• **What you have to do**:
Write down, unchanged, the entries from the first line through the line holding "CTS: bus_tx_idle /". Include no other line.

• **The data**:
===============

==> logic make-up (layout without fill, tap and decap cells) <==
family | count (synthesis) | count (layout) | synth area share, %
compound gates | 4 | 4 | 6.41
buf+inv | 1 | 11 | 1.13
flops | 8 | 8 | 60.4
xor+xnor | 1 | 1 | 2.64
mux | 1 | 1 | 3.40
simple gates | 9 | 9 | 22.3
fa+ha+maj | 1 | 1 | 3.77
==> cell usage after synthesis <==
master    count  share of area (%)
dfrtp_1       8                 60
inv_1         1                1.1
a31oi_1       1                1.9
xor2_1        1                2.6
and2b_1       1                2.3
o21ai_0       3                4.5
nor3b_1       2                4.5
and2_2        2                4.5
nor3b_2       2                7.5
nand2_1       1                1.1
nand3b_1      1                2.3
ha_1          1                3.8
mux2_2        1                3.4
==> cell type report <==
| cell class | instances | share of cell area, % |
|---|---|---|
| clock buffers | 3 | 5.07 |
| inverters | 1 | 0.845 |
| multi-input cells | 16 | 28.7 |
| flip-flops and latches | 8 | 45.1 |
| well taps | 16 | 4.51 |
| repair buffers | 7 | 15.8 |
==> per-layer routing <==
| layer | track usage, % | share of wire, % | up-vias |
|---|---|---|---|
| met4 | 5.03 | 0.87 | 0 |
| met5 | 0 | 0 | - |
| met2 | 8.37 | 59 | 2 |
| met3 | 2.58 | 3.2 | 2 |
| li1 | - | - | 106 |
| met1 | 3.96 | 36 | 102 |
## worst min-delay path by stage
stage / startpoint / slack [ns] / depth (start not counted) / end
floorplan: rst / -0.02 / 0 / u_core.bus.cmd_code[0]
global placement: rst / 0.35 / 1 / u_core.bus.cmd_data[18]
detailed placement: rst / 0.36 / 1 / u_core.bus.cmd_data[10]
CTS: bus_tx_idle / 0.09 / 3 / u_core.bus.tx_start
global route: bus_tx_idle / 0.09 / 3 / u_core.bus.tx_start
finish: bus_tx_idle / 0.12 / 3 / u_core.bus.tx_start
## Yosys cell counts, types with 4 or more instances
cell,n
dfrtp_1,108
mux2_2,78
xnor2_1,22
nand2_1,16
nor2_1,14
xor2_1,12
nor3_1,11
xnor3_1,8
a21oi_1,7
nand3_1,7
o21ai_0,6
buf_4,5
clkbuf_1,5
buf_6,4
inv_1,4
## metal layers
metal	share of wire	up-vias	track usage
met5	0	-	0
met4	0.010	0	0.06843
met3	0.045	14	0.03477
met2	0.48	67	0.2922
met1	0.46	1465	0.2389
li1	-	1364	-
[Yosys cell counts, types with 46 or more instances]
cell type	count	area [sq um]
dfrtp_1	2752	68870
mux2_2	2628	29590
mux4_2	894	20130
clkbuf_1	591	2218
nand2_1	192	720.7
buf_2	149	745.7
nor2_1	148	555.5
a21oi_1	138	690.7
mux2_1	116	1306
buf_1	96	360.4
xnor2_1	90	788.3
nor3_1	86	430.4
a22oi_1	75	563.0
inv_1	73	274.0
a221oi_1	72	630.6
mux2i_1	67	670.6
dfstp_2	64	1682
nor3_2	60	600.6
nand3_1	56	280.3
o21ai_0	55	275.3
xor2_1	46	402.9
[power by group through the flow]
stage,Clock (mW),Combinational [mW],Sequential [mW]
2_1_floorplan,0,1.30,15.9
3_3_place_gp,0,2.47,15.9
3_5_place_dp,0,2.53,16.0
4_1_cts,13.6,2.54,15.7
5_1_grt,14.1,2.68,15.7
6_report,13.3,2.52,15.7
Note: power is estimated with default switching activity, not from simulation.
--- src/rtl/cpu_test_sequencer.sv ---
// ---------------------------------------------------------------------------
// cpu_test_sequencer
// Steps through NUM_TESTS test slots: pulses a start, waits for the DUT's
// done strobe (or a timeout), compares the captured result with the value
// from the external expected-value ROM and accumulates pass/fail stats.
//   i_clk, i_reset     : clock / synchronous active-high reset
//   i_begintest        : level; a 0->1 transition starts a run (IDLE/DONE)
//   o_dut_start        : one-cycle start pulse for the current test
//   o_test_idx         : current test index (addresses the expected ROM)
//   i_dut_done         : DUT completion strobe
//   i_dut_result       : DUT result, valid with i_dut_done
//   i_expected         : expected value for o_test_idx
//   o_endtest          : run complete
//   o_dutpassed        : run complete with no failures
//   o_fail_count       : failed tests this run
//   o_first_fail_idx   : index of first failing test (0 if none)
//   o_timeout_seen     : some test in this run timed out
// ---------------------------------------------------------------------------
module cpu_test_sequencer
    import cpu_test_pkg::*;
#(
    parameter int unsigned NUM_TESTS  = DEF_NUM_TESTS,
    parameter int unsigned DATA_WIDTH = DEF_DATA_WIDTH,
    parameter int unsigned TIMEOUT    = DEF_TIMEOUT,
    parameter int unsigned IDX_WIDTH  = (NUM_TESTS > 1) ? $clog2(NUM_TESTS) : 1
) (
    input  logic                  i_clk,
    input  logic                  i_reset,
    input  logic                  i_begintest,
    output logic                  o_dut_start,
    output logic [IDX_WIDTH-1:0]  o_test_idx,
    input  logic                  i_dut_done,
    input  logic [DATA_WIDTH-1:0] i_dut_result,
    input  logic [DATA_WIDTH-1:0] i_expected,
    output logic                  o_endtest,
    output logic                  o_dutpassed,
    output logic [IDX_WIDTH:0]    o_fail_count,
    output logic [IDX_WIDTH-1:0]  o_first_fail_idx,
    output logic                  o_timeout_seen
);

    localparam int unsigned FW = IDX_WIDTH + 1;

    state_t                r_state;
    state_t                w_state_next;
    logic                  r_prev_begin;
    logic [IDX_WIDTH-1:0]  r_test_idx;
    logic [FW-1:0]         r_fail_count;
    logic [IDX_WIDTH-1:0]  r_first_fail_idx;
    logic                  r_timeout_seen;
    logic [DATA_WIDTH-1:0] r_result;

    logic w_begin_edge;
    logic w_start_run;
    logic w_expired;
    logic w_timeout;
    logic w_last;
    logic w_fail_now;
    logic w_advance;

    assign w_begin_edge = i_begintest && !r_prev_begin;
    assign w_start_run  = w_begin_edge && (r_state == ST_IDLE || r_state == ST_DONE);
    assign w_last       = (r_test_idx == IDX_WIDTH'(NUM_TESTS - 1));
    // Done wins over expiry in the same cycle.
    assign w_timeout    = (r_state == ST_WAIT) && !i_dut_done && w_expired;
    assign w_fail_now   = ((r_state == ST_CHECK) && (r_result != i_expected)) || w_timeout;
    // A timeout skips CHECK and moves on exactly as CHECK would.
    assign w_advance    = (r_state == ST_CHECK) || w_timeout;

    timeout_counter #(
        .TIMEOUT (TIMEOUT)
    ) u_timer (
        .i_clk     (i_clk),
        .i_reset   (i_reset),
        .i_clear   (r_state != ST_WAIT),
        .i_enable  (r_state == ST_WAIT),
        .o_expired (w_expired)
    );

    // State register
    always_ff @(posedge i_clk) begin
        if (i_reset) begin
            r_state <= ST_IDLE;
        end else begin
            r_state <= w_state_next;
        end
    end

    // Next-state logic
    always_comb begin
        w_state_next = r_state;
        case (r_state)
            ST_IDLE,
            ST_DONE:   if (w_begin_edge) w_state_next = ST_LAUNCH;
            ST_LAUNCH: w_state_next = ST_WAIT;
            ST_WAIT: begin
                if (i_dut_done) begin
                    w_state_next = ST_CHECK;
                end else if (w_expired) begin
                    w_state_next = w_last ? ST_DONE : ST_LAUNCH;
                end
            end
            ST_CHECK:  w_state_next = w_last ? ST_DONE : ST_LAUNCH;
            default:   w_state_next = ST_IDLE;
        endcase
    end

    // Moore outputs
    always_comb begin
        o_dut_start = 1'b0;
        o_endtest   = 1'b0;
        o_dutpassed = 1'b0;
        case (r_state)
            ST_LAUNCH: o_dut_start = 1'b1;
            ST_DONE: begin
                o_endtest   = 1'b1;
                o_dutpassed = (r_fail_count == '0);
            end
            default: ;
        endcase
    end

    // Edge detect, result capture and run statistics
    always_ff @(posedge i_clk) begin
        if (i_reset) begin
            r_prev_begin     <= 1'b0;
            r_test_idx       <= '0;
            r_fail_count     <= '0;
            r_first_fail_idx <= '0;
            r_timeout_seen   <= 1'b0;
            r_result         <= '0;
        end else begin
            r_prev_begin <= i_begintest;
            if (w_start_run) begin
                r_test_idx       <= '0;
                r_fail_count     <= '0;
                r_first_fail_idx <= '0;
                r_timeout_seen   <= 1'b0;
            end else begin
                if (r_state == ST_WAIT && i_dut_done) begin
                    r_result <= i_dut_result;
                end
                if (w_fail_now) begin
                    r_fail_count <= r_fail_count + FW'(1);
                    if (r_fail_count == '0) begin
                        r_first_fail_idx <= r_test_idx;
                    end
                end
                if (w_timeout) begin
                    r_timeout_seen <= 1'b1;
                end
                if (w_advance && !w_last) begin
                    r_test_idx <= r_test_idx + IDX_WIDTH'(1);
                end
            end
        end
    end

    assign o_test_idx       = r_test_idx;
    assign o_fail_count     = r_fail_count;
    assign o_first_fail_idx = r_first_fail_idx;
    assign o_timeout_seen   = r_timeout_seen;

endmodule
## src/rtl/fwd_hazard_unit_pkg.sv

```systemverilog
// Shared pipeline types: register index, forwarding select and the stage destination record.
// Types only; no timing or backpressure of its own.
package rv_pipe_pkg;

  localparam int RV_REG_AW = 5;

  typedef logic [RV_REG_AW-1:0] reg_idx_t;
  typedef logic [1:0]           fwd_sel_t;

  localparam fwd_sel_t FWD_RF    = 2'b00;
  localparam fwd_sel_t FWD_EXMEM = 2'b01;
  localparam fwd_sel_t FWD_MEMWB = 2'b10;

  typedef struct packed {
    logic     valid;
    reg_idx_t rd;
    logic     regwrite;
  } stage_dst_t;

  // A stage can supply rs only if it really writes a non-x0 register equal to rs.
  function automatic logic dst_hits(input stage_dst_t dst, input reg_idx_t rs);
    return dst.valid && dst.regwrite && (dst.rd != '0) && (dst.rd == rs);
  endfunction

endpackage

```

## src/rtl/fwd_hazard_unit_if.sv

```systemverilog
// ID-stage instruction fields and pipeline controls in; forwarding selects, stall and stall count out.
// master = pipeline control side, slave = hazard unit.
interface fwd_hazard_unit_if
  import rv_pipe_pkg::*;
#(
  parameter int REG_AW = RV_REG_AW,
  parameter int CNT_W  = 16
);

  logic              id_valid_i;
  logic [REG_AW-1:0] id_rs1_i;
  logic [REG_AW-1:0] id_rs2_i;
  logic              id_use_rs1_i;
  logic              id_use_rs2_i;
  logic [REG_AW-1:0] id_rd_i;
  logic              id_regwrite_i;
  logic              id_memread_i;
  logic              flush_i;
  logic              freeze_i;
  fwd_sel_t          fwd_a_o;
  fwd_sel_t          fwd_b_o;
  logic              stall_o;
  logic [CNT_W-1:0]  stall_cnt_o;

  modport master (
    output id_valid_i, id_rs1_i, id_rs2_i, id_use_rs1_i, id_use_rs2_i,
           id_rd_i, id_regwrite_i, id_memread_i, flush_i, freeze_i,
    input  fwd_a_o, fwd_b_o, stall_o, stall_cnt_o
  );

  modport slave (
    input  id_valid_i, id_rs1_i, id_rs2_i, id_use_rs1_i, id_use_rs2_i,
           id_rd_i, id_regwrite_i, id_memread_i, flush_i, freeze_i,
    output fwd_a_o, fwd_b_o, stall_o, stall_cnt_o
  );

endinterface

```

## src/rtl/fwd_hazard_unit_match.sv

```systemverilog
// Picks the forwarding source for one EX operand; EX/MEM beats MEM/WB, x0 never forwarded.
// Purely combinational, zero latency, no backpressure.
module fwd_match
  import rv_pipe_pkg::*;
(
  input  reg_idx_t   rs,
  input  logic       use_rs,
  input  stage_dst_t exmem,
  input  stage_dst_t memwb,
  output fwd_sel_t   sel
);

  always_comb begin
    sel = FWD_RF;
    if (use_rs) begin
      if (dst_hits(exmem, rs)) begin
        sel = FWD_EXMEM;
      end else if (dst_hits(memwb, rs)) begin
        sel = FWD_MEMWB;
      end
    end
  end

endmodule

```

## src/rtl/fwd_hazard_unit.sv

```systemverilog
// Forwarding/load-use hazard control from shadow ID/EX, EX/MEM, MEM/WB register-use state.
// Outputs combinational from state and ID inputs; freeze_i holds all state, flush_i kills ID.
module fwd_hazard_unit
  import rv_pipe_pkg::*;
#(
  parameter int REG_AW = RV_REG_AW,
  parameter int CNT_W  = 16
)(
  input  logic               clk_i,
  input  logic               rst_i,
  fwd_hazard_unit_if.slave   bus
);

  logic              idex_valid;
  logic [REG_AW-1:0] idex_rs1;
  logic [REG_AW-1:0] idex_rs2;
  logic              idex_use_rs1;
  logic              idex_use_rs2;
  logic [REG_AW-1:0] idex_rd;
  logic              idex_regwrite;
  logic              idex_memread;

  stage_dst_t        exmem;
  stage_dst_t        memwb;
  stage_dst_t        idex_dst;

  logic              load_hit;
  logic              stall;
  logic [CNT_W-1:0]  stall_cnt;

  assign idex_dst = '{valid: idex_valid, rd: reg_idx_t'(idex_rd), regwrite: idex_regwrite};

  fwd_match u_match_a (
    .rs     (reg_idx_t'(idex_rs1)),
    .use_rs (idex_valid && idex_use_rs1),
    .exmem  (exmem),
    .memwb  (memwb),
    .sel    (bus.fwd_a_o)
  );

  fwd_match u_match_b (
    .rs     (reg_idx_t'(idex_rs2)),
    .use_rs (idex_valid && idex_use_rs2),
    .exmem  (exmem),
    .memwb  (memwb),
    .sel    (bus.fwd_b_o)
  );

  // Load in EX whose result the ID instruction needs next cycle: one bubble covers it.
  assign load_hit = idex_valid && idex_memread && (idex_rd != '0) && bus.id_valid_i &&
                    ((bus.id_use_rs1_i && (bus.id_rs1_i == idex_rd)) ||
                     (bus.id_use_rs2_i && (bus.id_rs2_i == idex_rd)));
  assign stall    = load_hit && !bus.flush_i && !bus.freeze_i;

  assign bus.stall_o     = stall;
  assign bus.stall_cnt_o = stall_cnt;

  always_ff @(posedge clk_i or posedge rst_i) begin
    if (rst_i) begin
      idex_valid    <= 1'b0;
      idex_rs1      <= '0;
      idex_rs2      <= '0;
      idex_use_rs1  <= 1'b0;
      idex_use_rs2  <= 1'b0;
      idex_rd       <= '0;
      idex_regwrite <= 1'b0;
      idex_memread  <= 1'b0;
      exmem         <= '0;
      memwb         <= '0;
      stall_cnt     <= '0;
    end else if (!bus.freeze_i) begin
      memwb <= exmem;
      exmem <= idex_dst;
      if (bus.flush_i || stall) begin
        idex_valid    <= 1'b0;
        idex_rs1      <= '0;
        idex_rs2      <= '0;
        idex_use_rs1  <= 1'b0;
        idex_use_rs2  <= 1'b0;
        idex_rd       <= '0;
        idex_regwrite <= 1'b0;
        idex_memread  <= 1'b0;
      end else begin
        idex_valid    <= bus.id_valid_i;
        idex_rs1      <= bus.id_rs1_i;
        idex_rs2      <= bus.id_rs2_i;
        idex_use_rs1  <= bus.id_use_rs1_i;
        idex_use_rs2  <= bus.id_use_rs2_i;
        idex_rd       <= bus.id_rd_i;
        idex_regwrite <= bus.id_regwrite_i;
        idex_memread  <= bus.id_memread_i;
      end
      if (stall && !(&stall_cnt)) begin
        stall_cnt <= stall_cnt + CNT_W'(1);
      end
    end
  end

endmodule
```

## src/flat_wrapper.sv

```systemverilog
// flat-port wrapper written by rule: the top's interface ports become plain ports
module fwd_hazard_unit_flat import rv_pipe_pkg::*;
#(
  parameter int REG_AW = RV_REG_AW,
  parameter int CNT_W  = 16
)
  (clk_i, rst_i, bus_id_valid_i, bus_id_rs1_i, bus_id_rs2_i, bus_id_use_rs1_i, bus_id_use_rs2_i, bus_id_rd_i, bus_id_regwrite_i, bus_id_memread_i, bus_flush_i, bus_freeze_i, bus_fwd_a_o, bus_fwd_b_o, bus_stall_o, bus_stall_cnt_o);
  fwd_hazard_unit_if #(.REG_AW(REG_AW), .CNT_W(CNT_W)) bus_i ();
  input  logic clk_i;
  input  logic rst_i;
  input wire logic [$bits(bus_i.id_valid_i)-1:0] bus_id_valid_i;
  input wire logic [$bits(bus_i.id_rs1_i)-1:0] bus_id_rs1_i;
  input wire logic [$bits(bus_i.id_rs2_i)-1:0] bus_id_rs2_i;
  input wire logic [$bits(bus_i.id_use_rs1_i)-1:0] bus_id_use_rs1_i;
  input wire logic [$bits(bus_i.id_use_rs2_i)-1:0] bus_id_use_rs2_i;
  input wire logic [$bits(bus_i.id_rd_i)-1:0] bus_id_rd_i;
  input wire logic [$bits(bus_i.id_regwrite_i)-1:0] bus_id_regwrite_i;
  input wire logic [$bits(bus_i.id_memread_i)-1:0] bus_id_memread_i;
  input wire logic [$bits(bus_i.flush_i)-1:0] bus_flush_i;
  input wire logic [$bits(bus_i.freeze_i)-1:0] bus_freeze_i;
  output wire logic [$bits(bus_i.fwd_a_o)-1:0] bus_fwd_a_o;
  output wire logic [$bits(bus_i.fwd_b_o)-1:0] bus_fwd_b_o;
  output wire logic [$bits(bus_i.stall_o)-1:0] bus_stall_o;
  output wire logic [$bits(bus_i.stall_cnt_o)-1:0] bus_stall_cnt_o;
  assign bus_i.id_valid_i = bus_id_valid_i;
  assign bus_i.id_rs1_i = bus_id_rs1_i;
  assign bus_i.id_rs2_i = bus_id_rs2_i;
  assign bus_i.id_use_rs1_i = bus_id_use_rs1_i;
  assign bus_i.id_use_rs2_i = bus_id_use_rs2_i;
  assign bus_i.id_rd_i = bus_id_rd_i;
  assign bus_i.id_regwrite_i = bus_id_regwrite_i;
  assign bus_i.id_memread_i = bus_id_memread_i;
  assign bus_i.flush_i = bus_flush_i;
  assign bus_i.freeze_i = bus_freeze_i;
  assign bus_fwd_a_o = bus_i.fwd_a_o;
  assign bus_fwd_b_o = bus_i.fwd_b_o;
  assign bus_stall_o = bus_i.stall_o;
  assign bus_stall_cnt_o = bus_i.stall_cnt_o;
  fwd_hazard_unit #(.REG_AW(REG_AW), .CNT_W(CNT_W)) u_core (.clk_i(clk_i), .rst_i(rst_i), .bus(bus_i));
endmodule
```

===============

• **Expected answer**:
==> logic make-up (layout without fill, tap and decap cells) <==
family | count (synthesis) | count (layout) | synth area share, %
compound gates | 4 | 4 | 6.41
buf+inv | 1 | 11 | 1.13
flops | 8 | 8 | 60.4
xor+xnor | 1 | 1 | 2.64
mux | 1 | 1 | 3.40
simple gates | 9 | 9 | 22.3
fa+ha+maj | 1 | 1 | 3.77
==> cell usage after synthesis <==
master    count  share of area (%)
dfrtp_1       8                 60
inv_1         1                1.1
a31oi_1       1                1.9
xor2_1        1                2.6
and2b_1       1                2.3
o21ai_0       3                4.5
nor3b_1       2                4.5
and2_2        2                4.5
nor3b_2       2                7.5
nand2_1       1                1.1
nand3b_1      1                2.3
ha_1          1                3.8
mux2_2        1                3.4
==> cell type report <==
| cell class | instances | share of cell area, % |
|---|---|---|
| clock buffers | 3 | 5.07 |
| inverters | 1 | 0.845 |
| multi-input cells | 16 | 28.7 |
| flip-flops and latches | 8 | 45.1 |
| well taps | 16 | 4.51 |
| repair buffers | 7 | 15.8 |
==> per-layer routing <==
| layer | track usage, % | share of wire, % | up-vias |
|---|---|---|---|
| met4 | 5.03 | 0.87 | 0 |
| met5 | 0 | 0 | - |
| met2 | 8.37 | 59 | 2 |
| met3 | 2.58 | 3.2 | 2 |
| li1 | - | - | 106 |
| met1 | 3.96 | 36 | 102 |
## worst min-delay path by stage
stage / startpoint / slack [ns] / depth (start not counted) / end
floorplan: rst / -0.02 / 0 / u_core.bus.cmd_code[0]
global placement: rst / 0.35 / 1 / u_core.bus.cmd_data[18]
detailed placement: rst / 0.36 / 1 / u_core.bus.cmd_data[10]
CTS: bus_tx_idle / 0.09 / 3 / u_core.bus.tx_start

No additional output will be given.